Magical garden-based children’s time travel adventures in New England? I would not have guessed there was a second book (beside Edward Eager’s The Time Garden) that fit that description…

Avatar
6 years ago

“Blah, blah, blah.  Yacky smackity.”  Taz’s dad in the cartoon, TAZ-MANIA.  He speaks normally, but Taz tunes him out as gibberish after the first few sentences.

The only thing I really recall about this book, was it this book?,  is the beads made out of flower petals and herbs.  I thought that was cool.  

I just reviewed a juvenile paranormal mystery which used a slave ghost instead of time travel, plus lots and lots of original documents searches, to the same effect.  It was so earnest and bland that I doubt its target audience would be interested, but it would be a good kids’ book club selection.  For anyone interested, it’s STEELE SECRETS by Andi Cumbo-Floyd

 

Avatar
6 years ago

Star Solidiers (Kindle edition) is currently free on Amazon (I’m assuming for Prime members). I was intrigued by the mention of the Forerunners universe and looked it up on Amazon. I was pleasently surprised to see it for the low cost of nothing.

Avatar
6 years ago

Looks like there are quite a lot of Nortons free on Kindle, as well as some rather cheap bundles, so thank you also from me mrbert!

Avatar
6 years ago

I think this is the most successful of Norton’s “Magic” juveniles overall, with realistically developing, relatable characters, and a magical setting that ties characters, events and themes together more effectively than in the other novels. Years ago, before the recent spate of spec fic with heroes of color, I used to recommend this to parents looking in vain for kids’ SFF starring Black characters. (There was a thread started by an African American parent about this on Amazon back in the day, and I recommended this book.) This, and Janet Kagan’s Uhura’s Song!
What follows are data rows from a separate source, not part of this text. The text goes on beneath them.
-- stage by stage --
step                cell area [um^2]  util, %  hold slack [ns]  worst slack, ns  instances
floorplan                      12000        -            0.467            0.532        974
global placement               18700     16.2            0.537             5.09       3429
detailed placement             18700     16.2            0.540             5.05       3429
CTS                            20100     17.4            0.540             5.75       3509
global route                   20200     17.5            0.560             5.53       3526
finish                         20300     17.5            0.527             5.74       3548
I don’t think the book implies that Holly’s issues are all in her head and she should just get over them, though I agree that the onus is too much on her and not enough is expected of the white folks in terms of change. Holly’s anger is related to the war and to class issues, and those are real, so that the anger’s genesis is honored in that sense. Even if her anger does make her vulnerable to making the wrong turn in the maze. I would have liked it, though, if her anger could also have played a clear positive role in saving her and the situation.

There are, as you point out, other issues in Norton’s depiction of the Black characters, such as the grandparents’ dialect. Though it didn’t bother me here as much as in Octagon Magic.
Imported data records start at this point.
## src/common/ccu_pkg.sv

```systemverilog
// Requestor-side request and response types, shared by the arbiter, the top level and the testbench

package ccu_pkg;

    // Basic widths of the unit
    localparam int WORD_W         = 32;
    localparam int ADDR_W         = 32;
    localparam int WORDS_PER_LINE = 4;
    localparam int LINE_W         = WORD_W * WORDS_PER_LINE;

    // One data word
    typedef logic [WORD_W-1:0] word_t;

    // A word address, so consecutive words differ by one
    typedef logic [ADDR_W-1:0] addr_t;

    // One cache line, word k sits at bits WORD_W*k and up
    typedef logic [LINE_W-1:0] line_t;

    // Transfer length of a request
    typedef enum logic {
        CCU_LEN_WORD = 1'b0,
        CCU_LEN_LINE = 1'b1
    } ccu_len_e;

    // A request as presented by one requestor
    // A word request carries its write word in word 0 of data
    // A line request gets its low address bits cleared by the arbiter
    typedef struct packed {
        logic     we;
        ccu_len_e len;
        addr_t    addr;
        line_t    data;
    } ccu_req_t;

endpackage

```

## src/common/biu_pkg.sv

```systemverilog
// Bus command and memory beat types used between the arbiter, the bus sequencer and the memory

package biu_pkg;

    // Index of a word beat within one line
    localparam int BEAT_IDX_W = $clog2(ccu_pkg::WORDS_PER_LINE);

    typedef logic [BEAT_IDX_W-1:0] beat_idx_t;

    // Index of the final beat of a line transfer
    localparam beat_idx_t LAST_BEAT = beat_idx_t'(ccu_pkg::WORDS_PER_LINE - 1);

    // Bus function carried with every command
    typedef enum logic {
        BIU_FUNC_READ  = 1'b0,
        BIU_FUNC_WRITE = 1'b1
    } biu_func_e;

    // Command from the arbiter to the sequencer, stable while the enable is high
    typedef struct packed {
        biu_func_e          func;
        ccu_pkg::ccu_len_e  len;
        ccu_pkg::addr_t     addr;
        ccu_pkg::line_t     data;
    } biu_cmd_t;

    // One word beat towards the line memory
    typedef struct packed {
        logic               we;
        ccu_pkg::addr_t     addr;
        ccu_pkg::word_t     wdata;
    } mem_beat_t;

endpackage

```

## src/biu/biu_seq.sv

```systemverilog
// Bus sequencer that splits one command into word beats and assembles the returning read line
`timescale 1ns/1ns

module biu_seq (
    input  logic                clk,
    input  logic                i_arst_n,

    // Command from the arbiter
    input  logic                i_en,
    input  biu_pkg::biu_cmd_t   i_cmd,
    output logic                o_done,
    output ccu_pkg::line_t      o_rdata,

    // Beats towards the memory
    input  ccu_pkg::word_t      i_mem_rdata,
    output logic                o_beat_valid,
    output biu_pkg::mem_beat_t  o_beat
);

    localparam int WORD_W = ccu_pkg::WORD_W;

    typedef enum logic [1:0] {
        SEQ_IDLE  = 2'b00,
        SEQ_BEAT  = 2'b01,
        SEQ_DRAIN = 2'b10,
        SEQ_DONE  = 2'b11
    } seq_state_e;

    seq_state_e         state_r;
    seq_state_e         state_next;
    biu_pkg::beat_idx_t beat_cnt_r;
    biu_pkg::beat_idx_t beat_cnt_next;
    biu_pkg::beat_idx_t last_beat;
    biu_pkg::beat_idx_t cap_cnt_r;
    logic               cap_valid_r;
    logic               is_read;
    logic               beat_last;
    logic               start;
    ccu_pkg::line_t     line_r;

    assign is_read       = (i_cmd.func == biu_pkg::BIU_FUNC_READ);
    assign last_beat     = (i_cmd.len == ccu_pkg::CCU_LEN_LINE) ? biu_pkg::LAST_BEAT : '0;
    assign beat_last     = (beat_cnt_r == last_beat);
    assign beat_cnt_next = beat_cnt_r + 1'b1;
    assign start         = (state_r == SEQ_IDLE) && i_en;

    // Reads need one extra cycle for the last word to come back from memory
    always_comb begin
        unique case (state_r)
            SEQ_IDLE:  state_next = i_en ? SEQ_BEAT : SEQ_IDLE;
            SEQ_BEAT:  state_next = !beat_last ? SEQ_BEAT : (is_read ? SEQ_DRAIN : SEQ_DONE);
            SEQ_DRAIN: state_next = SEQ_DONE;
            SEQ_DONE:  state_next = SEQ_IDLE;
            default:   state_next = SEQ_IDLE;
        endcase
    end

    // The beat counter always names the beat currently on o_beat
    always_ff @(posedge clk or negedge i_arst_n) begin
        if (!i_arst_n) begin
            state_r      <= SEQ_IDLE;
            o_beat_valid <= 1'b0;
            beat_cnt_r   <= '0;
            cap_valid_r  <= 1'b0;
            cap_cnt_r    <= '0;
        end else begin
            state_r     <= state_next;
            // Capture side trails the beat side by the memory read latency
            cap_valid_r <= o_beat_valid && !o_beat.we;
            cap_cnt_r   <= beat_cnt_r;
            if (start) begin
                o_beat_valid <= 1'b1;
                beat_cnt_r   <= '0;
            end else if (state_r == SEQ_BEAT) begin
                o_beat_valid <= !beat_last;
                if (!beat_last) begin
                    beat_cnt_r <= beat_cnt_next;
                end
            end
        end
    end

    // Beat payload walks through consecutive word addresses of the command
    always_ff @(posedge clk) begin
        if (state_r == SEQ_IDLE) begin
            o_beat.we    <= !is_read;
            o_beat.addr  <= i_cmd.addr;
            o_beat.wdata <= i_cmd.data[0 +: WORD_W];
        end else if ((state_r == SEQ_BEAT) && !beat_last) begin
            o_beat.addr  <= o_beat.addr + 1'b1;
            o_beat.wdata <= i_cmd.data[beat_cnt_next * WORD_W +: WORD_W];
        end
    end

    // A word read leaves the upper words of the line at zero
    always_ff @(posedge clk) begin
        if (state_r == SEQ_IDLE) begin
            line_r <= '0;
        end else if (cap_valid_r) begin
            line_r[cap_cnt_r * WORD_W +: WORD_W] <= i_mem_rdata;
        end
    end

    assign o_rdata = line_r;
    assign o_done  = (state_r == SEQ_DONE);

    // The arbiter keeps the enable up until it has seen the done pulse
    a_en_held: assert property (@(posedge clk) disable iff (!i_arst_n)
        $fell(i_en) |-> $past(o_done))
        else $error("bus enable dropped before the transfer completed");

endmodule

```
In gender terms, I’m glad that both the good and the evil witch-figures are female, along with the protagonist. Gender doesn’t get symbolically linked with either the right or the wrong turns.

Avatar
6 years ago

Judy writes, “She plays the Lucy role in this portal fantasy.” Did anyone else read that as being Lucy Van Pelt, rather than Lucy Pevensie? It was momentarily very confusing.

Avatar
KTKatt
6 years ago

Oh my god, thank you for writing about this. I’ve been trying to remember what these books were, but I was remembering this and Octagon Magic as one book and it was getting me all confused when searching.

Avatar
HelenS
5 years ago

The one reaction I’ve seen from an actual black person to this book was … not happy. https://spiralsheep.dreamwidth.org/578707.html

Avatar
5 years ago

Oh, totally. And I wouldn’t recommend it to African American parents nowadays. But back in the day, when there were so few SFF kids’ books with Black protagonists available, this was welcome to some kids of color. And Norton, as you say, does get points for trying, rather than making all her leads Default White. 

Apart from the issues about race/ethnicity, I still feel that this is the best written of Norton’s Magic juveniles. Of course we can’t read it apart from those issues, so I don’t give it to kids today.

 

 

Avatar
TrixM
5 years ago

I loved this book when I first read it in the late 70s, when I was about 10 or 11. While it obviously doesn’t read in the same way now, it did make me aware from halfway around the world that life for African-Americans wasn’t exactly as friction-free as it seemed for the people in Sesame Street. I think this may have been the first book to make me aware of slavery.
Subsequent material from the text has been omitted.